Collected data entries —

====

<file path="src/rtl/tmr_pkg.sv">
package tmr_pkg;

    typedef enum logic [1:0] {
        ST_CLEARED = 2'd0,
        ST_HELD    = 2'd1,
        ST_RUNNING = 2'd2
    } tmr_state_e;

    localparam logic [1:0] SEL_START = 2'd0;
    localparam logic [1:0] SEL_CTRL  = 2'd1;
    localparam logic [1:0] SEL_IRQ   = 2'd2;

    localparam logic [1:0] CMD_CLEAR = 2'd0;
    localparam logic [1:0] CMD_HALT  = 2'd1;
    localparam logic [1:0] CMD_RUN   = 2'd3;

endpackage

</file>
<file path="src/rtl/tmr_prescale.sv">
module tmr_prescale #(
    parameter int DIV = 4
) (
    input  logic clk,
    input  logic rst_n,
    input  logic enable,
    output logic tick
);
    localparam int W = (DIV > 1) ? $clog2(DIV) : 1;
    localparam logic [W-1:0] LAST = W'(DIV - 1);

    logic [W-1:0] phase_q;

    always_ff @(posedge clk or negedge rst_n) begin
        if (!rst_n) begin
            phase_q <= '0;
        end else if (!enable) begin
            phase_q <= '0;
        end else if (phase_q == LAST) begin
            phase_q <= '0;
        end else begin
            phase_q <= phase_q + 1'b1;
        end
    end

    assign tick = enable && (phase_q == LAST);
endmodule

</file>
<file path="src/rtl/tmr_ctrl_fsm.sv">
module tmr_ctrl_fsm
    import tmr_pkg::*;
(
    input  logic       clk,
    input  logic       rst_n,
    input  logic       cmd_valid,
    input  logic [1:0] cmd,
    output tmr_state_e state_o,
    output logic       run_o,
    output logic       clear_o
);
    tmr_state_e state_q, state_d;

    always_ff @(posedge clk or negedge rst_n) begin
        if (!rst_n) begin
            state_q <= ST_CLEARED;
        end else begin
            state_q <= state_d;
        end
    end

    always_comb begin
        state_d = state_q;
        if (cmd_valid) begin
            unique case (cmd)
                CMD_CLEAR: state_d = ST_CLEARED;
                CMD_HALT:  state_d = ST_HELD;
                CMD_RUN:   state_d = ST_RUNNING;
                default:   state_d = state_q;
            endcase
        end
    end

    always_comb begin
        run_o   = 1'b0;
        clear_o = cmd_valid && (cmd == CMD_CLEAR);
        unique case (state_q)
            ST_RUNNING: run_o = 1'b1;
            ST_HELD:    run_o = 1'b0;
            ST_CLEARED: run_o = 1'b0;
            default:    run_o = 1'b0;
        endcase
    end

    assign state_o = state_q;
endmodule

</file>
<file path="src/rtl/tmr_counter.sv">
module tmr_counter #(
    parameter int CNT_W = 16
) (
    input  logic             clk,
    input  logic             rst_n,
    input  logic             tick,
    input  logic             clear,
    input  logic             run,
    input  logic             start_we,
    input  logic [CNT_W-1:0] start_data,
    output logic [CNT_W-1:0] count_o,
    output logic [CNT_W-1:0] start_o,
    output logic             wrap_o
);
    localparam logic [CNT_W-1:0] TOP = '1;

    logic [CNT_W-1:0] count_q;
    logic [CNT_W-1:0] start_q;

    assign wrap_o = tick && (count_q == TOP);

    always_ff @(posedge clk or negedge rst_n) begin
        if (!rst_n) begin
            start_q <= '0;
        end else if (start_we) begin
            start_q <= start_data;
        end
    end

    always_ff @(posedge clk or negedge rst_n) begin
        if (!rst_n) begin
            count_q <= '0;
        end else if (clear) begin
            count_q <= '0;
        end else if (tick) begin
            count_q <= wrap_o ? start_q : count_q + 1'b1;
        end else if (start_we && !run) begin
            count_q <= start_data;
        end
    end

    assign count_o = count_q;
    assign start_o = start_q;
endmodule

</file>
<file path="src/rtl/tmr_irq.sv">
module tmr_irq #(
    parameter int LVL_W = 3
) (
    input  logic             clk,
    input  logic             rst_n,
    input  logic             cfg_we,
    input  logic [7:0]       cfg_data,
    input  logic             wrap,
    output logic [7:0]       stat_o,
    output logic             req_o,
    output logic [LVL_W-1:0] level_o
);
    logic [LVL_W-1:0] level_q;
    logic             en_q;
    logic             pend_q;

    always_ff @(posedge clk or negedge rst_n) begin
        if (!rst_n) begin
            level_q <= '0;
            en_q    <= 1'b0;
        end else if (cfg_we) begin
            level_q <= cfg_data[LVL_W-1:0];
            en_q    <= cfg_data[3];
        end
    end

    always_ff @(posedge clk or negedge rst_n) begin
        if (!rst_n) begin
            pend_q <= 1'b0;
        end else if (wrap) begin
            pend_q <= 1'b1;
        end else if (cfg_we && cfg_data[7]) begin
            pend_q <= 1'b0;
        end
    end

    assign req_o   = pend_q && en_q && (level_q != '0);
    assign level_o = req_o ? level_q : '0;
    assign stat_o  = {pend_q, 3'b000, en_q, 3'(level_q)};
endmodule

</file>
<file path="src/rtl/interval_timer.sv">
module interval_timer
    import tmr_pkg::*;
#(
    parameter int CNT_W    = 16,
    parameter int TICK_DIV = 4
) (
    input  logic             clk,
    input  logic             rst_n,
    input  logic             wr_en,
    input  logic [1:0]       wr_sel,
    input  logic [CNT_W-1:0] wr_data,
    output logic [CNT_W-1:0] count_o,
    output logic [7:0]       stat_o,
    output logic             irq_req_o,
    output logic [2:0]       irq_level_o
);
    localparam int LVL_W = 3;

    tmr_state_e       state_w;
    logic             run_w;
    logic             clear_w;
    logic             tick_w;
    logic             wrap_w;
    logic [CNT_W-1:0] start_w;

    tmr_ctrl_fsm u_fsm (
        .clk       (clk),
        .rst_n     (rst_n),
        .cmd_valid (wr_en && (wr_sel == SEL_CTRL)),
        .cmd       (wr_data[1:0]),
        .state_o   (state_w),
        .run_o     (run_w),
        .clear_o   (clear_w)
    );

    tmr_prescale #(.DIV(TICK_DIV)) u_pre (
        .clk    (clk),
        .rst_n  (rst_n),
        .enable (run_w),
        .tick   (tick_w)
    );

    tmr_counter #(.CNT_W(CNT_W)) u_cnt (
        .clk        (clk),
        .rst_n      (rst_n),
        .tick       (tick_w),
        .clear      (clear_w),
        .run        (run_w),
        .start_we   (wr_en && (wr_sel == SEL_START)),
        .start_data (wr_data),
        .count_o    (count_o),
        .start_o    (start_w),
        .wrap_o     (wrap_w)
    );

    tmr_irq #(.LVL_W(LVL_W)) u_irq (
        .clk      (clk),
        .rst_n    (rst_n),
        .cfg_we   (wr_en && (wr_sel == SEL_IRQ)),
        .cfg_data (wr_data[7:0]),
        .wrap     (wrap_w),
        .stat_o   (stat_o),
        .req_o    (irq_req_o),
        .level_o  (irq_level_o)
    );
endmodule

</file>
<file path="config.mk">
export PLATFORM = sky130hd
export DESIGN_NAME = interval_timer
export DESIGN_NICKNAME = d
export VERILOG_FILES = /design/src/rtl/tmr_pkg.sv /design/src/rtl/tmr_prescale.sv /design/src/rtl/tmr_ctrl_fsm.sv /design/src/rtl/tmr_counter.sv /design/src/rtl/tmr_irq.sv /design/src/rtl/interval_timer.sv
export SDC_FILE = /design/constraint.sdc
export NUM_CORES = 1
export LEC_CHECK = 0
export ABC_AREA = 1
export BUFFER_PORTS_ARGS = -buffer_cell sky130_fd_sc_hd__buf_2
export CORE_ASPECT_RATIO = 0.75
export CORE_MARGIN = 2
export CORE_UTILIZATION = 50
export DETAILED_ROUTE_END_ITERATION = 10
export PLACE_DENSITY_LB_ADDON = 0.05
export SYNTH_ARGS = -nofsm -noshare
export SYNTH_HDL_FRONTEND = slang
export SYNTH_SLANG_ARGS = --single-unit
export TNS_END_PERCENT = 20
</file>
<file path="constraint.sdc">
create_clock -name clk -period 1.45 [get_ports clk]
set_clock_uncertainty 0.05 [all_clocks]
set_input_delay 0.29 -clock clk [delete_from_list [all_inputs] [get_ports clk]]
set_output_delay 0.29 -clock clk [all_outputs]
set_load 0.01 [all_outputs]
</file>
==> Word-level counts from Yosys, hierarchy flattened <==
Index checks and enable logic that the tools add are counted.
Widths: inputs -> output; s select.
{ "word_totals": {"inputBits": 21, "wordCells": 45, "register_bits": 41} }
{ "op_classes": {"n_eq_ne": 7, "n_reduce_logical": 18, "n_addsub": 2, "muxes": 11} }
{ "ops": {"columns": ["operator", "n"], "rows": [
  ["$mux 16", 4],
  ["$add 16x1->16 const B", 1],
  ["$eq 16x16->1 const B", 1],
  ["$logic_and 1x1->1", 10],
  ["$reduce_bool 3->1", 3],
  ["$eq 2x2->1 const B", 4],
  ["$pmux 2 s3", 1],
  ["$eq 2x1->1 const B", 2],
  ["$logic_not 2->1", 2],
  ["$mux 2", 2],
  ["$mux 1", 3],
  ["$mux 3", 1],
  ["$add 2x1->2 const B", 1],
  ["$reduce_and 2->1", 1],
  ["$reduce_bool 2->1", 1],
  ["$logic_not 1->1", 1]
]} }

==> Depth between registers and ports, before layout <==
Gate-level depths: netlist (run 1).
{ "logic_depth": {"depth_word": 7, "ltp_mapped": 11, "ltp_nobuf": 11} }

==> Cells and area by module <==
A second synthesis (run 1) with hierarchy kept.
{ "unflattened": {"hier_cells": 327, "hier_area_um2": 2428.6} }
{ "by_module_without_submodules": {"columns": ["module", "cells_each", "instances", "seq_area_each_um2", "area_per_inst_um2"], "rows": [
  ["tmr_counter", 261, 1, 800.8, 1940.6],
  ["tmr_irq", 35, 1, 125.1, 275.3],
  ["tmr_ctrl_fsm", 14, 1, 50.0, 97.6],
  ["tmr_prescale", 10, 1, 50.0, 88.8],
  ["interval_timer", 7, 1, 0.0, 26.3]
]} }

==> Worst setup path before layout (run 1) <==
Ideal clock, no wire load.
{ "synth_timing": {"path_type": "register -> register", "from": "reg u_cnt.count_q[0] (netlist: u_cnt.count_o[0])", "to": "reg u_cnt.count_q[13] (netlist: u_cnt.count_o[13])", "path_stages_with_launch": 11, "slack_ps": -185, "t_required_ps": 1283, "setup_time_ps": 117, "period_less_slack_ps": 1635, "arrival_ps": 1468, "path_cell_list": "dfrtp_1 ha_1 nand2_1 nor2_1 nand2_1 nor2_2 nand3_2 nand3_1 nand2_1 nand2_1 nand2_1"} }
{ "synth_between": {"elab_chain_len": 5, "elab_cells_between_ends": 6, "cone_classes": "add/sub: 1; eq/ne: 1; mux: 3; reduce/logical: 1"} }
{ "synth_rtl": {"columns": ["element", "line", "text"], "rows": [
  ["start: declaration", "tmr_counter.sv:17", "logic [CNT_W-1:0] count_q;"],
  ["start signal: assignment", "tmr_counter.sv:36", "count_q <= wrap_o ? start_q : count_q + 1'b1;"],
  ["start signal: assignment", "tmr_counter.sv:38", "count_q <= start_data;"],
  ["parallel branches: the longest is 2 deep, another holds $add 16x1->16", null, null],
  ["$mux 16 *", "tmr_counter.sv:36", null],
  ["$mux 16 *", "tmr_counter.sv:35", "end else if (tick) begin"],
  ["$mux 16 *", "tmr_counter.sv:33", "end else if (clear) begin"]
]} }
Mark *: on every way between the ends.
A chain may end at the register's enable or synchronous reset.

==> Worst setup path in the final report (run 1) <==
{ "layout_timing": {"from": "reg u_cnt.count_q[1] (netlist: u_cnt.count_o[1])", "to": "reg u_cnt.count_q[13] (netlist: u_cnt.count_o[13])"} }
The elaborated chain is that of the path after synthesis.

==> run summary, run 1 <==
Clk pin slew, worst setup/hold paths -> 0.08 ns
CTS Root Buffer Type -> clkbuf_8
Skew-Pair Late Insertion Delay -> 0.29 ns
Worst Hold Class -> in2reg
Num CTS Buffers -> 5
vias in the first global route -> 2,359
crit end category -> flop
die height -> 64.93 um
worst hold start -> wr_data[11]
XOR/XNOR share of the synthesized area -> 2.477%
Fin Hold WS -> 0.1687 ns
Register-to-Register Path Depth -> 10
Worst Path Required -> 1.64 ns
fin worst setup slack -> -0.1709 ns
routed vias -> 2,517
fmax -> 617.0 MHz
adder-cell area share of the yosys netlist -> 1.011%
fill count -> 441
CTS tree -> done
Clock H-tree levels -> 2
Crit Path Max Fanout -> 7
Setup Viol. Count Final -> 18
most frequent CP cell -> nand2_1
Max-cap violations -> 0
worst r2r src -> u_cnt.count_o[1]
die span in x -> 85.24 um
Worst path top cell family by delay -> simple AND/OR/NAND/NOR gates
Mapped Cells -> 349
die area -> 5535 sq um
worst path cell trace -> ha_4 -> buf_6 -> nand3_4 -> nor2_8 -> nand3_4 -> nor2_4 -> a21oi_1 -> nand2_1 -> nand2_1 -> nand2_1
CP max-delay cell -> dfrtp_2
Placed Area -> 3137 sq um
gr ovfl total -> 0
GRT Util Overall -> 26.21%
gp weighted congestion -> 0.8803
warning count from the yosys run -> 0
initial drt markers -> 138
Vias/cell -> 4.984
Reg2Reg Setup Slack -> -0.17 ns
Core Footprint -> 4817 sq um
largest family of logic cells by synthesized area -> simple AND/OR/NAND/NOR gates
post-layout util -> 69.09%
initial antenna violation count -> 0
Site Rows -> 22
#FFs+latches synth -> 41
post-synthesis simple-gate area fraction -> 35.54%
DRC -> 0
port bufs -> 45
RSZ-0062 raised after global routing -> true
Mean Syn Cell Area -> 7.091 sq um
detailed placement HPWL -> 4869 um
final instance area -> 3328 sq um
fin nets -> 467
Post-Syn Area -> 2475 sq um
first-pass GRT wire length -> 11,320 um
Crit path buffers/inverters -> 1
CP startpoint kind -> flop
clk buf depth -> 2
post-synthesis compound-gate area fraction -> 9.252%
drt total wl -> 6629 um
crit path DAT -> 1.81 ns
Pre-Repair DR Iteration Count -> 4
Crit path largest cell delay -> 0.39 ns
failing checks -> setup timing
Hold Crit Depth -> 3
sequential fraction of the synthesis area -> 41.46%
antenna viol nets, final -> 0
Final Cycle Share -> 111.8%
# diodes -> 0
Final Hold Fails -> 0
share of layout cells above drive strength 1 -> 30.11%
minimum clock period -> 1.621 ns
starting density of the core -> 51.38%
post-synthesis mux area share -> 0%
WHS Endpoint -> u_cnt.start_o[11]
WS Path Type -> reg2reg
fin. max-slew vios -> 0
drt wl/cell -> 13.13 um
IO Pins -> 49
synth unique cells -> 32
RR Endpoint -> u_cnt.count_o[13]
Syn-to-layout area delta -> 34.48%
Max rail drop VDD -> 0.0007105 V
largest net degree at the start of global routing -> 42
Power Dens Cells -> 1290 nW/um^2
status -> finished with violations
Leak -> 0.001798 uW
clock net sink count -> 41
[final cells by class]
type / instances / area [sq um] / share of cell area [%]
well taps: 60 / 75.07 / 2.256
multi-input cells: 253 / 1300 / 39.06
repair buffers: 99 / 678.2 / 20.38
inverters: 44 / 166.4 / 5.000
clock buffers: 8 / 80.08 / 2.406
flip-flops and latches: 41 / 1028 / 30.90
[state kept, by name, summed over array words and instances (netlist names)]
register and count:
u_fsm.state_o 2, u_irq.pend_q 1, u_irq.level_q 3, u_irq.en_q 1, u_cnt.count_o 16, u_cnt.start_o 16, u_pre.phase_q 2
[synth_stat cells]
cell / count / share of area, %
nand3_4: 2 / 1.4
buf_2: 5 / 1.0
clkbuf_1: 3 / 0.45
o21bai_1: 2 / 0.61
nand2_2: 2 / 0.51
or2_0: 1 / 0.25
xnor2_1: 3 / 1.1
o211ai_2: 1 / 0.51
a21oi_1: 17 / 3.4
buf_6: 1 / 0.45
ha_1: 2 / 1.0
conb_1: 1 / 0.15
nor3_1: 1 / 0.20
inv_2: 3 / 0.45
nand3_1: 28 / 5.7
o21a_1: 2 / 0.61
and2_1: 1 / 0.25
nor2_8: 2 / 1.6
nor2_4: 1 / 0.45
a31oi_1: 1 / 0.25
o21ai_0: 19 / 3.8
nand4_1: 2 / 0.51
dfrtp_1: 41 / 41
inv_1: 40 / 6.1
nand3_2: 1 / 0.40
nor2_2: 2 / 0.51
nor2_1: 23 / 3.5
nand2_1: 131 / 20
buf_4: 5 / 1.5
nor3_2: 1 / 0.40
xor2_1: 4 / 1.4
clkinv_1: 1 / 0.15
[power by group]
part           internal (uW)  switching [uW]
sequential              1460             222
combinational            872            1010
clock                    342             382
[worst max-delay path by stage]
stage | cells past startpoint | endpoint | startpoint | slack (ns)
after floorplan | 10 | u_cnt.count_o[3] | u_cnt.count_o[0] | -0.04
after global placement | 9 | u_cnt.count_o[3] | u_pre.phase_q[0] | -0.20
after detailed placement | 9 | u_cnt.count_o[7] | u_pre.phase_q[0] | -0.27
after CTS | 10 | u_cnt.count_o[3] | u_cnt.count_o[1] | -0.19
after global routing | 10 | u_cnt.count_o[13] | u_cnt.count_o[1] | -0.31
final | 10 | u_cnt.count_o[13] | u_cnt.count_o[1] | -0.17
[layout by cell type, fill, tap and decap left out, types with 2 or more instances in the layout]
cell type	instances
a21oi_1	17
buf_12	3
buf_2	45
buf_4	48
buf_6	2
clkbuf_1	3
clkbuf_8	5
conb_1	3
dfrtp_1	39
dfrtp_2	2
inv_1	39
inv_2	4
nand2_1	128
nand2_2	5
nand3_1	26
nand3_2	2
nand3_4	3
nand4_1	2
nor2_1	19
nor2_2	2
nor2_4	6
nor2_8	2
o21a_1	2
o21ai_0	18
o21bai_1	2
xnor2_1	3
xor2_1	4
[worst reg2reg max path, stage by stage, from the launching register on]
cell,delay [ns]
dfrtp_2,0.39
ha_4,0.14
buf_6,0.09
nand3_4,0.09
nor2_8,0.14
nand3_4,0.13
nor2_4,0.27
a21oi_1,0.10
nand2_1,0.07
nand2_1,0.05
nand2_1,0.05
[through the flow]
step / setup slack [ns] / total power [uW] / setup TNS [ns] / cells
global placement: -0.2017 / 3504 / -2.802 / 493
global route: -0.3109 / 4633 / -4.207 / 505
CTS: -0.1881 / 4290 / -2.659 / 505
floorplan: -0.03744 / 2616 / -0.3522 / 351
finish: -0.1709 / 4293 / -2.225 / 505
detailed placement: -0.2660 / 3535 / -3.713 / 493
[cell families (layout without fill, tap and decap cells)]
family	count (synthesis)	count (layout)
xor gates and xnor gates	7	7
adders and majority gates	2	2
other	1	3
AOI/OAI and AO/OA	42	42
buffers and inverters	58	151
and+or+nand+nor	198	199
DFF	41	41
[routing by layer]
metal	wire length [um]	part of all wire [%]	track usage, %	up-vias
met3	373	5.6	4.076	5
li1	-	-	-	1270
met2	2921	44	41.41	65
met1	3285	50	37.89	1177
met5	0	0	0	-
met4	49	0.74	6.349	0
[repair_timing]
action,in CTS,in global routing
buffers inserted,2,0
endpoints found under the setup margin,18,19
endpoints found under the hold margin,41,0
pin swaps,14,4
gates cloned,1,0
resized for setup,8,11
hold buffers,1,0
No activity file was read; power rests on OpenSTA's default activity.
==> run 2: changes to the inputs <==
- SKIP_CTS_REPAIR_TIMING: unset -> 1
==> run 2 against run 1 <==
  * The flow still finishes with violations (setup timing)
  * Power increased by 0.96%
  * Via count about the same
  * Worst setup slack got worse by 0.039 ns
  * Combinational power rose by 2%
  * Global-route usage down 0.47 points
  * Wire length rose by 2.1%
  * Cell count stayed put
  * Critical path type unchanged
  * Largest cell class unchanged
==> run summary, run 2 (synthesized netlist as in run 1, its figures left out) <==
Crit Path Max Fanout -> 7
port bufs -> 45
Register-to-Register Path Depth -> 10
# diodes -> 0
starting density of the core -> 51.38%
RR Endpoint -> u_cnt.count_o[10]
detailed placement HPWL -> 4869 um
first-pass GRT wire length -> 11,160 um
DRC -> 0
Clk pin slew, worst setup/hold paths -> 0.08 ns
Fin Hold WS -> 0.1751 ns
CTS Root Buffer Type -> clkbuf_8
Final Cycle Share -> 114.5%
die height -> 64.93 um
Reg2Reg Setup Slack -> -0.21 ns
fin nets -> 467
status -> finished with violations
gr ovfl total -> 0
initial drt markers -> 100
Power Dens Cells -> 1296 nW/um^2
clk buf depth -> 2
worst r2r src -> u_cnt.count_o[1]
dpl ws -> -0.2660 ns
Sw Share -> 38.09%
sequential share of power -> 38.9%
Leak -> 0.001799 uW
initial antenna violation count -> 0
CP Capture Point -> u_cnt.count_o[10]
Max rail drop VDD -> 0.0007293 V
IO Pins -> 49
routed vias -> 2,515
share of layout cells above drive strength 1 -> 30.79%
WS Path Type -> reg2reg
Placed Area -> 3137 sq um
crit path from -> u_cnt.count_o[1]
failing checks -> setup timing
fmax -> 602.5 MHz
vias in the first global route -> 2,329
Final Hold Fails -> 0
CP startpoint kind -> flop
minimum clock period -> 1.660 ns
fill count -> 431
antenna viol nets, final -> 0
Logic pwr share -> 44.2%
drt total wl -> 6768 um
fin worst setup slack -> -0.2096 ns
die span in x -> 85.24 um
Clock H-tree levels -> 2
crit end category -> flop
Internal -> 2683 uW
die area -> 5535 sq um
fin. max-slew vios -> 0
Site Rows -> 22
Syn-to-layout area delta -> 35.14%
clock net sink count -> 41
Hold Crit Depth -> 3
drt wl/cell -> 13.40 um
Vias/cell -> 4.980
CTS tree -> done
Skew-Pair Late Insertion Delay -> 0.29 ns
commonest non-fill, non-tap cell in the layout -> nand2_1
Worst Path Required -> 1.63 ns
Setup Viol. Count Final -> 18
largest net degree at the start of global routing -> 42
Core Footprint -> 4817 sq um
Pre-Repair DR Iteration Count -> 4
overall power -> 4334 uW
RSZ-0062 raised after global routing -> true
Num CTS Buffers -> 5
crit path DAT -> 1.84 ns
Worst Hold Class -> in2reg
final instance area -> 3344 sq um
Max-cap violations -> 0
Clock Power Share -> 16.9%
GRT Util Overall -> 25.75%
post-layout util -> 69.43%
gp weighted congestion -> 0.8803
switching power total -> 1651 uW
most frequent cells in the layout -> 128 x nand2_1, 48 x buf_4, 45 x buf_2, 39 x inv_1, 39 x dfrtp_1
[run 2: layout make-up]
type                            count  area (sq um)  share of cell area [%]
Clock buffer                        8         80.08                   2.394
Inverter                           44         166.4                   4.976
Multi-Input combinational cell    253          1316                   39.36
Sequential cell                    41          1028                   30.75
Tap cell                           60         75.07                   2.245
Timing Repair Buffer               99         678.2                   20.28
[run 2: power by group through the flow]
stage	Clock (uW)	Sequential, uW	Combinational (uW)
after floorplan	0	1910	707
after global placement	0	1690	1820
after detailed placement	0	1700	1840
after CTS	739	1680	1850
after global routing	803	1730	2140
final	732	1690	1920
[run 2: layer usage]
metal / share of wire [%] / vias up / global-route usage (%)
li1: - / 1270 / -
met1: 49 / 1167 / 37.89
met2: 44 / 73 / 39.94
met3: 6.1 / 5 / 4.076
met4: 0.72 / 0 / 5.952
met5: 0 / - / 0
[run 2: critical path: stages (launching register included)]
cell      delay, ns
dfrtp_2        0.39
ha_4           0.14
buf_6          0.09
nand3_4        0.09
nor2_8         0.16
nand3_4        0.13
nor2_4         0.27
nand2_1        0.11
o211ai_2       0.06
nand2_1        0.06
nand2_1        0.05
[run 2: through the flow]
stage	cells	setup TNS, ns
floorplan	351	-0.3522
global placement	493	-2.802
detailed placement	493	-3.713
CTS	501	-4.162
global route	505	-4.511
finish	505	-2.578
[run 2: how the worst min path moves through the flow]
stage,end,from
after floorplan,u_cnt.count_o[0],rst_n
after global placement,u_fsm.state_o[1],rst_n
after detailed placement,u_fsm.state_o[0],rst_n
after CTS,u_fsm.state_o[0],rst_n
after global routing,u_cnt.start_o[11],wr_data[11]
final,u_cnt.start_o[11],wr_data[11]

====

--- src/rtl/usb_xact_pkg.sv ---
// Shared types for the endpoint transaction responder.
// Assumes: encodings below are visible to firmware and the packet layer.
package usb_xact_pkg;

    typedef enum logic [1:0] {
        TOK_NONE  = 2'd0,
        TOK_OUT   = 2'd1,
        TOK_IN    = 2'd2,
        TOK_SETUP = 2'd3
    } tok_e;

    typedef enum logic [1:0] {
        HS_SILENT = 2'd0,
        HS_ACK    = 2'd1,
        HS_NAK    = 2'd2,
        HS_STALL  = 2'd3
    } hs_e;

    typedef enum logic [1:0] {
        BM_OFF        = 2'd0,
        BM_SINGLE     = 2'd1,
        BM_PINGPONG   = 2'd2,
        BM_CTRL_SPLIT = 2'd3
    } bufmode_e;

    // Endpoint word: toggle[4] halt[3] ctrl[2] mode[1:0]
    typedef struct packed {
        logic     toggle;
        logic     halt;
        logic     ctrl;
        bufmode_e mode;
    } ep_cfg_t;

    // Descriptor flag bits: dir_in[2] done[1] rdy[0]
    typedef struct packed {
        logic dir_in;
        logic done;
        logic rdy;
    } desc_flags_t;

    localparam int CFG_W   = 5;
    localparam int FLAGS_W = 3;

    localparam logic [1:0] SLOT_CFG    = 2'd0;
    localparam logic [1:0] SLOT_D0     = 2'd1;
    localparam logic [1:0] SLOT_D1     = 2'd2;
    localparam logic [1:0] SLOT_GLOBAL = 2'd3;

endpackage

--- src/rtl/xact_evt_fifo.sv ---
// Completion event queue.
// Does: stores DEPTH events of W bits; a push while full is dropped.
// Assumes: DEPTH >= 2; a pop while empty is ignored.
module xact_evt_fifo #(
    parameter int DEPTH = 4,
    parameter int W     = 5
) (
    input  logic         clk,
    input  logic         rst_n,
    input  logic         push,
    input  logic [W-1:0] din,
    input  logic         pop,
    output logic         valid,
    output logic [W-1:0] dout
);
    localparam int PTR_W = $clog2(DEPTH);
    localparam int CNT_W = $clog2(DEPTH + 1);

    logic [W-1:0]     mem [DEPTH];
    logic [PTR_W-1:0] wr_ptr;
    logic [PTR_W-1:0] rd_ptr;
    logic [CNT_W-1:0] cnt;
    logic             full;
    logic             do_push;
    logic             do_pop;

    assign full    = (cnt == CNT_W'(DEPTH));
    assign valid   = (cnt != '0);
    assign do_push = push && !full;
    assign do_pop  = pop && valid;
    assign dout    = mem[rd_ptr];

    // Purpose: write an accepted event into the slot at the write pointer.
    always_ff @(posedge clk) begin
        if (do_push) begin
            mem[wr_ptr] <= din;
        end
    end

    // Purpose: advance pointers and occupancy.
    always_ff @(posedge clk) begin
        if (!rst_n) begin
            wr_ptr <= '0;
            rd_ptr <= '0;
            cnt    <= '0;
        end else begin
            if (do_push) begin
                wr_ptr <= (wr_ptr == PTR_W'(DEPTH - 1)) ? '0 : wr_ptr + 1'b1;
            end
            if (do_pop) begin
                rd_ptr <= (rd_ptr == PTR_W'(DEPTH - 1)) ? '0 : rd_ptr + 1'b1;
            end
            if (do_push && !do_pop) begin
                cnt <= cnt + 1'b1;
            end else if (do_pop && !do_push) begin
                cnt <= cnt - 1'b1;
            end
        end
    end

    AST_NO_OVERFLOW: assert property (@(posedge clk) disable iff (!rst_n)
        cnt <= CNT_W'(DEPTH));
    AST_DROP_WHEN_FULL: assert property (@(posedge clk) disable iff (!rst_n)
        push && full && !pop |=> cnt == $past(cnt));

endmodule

====

TASK DIRECTIONS —
Your task for the entries above: copy exactly the span starting with the line with "after floorplan,u_cnt.count_o[0],rst_n" and going on through the line with "final,u_cnt.start_o[11],wr_data[11]", both lines included, and nothing else.

EXERCISE RESPONSE —
after floorplan,u_cnt.count_o[0],rst_n
after global placement,u_fsm.state_o[1],rst_n
after detailed placement,u_fsm.state_o[0],rst_n
after CTS,u_fsm.state_o[0],rst_n
after global routing,u_cnt.start_o[11],wr_data[11]
final,u_cnt.start_o[11],wr_data[11]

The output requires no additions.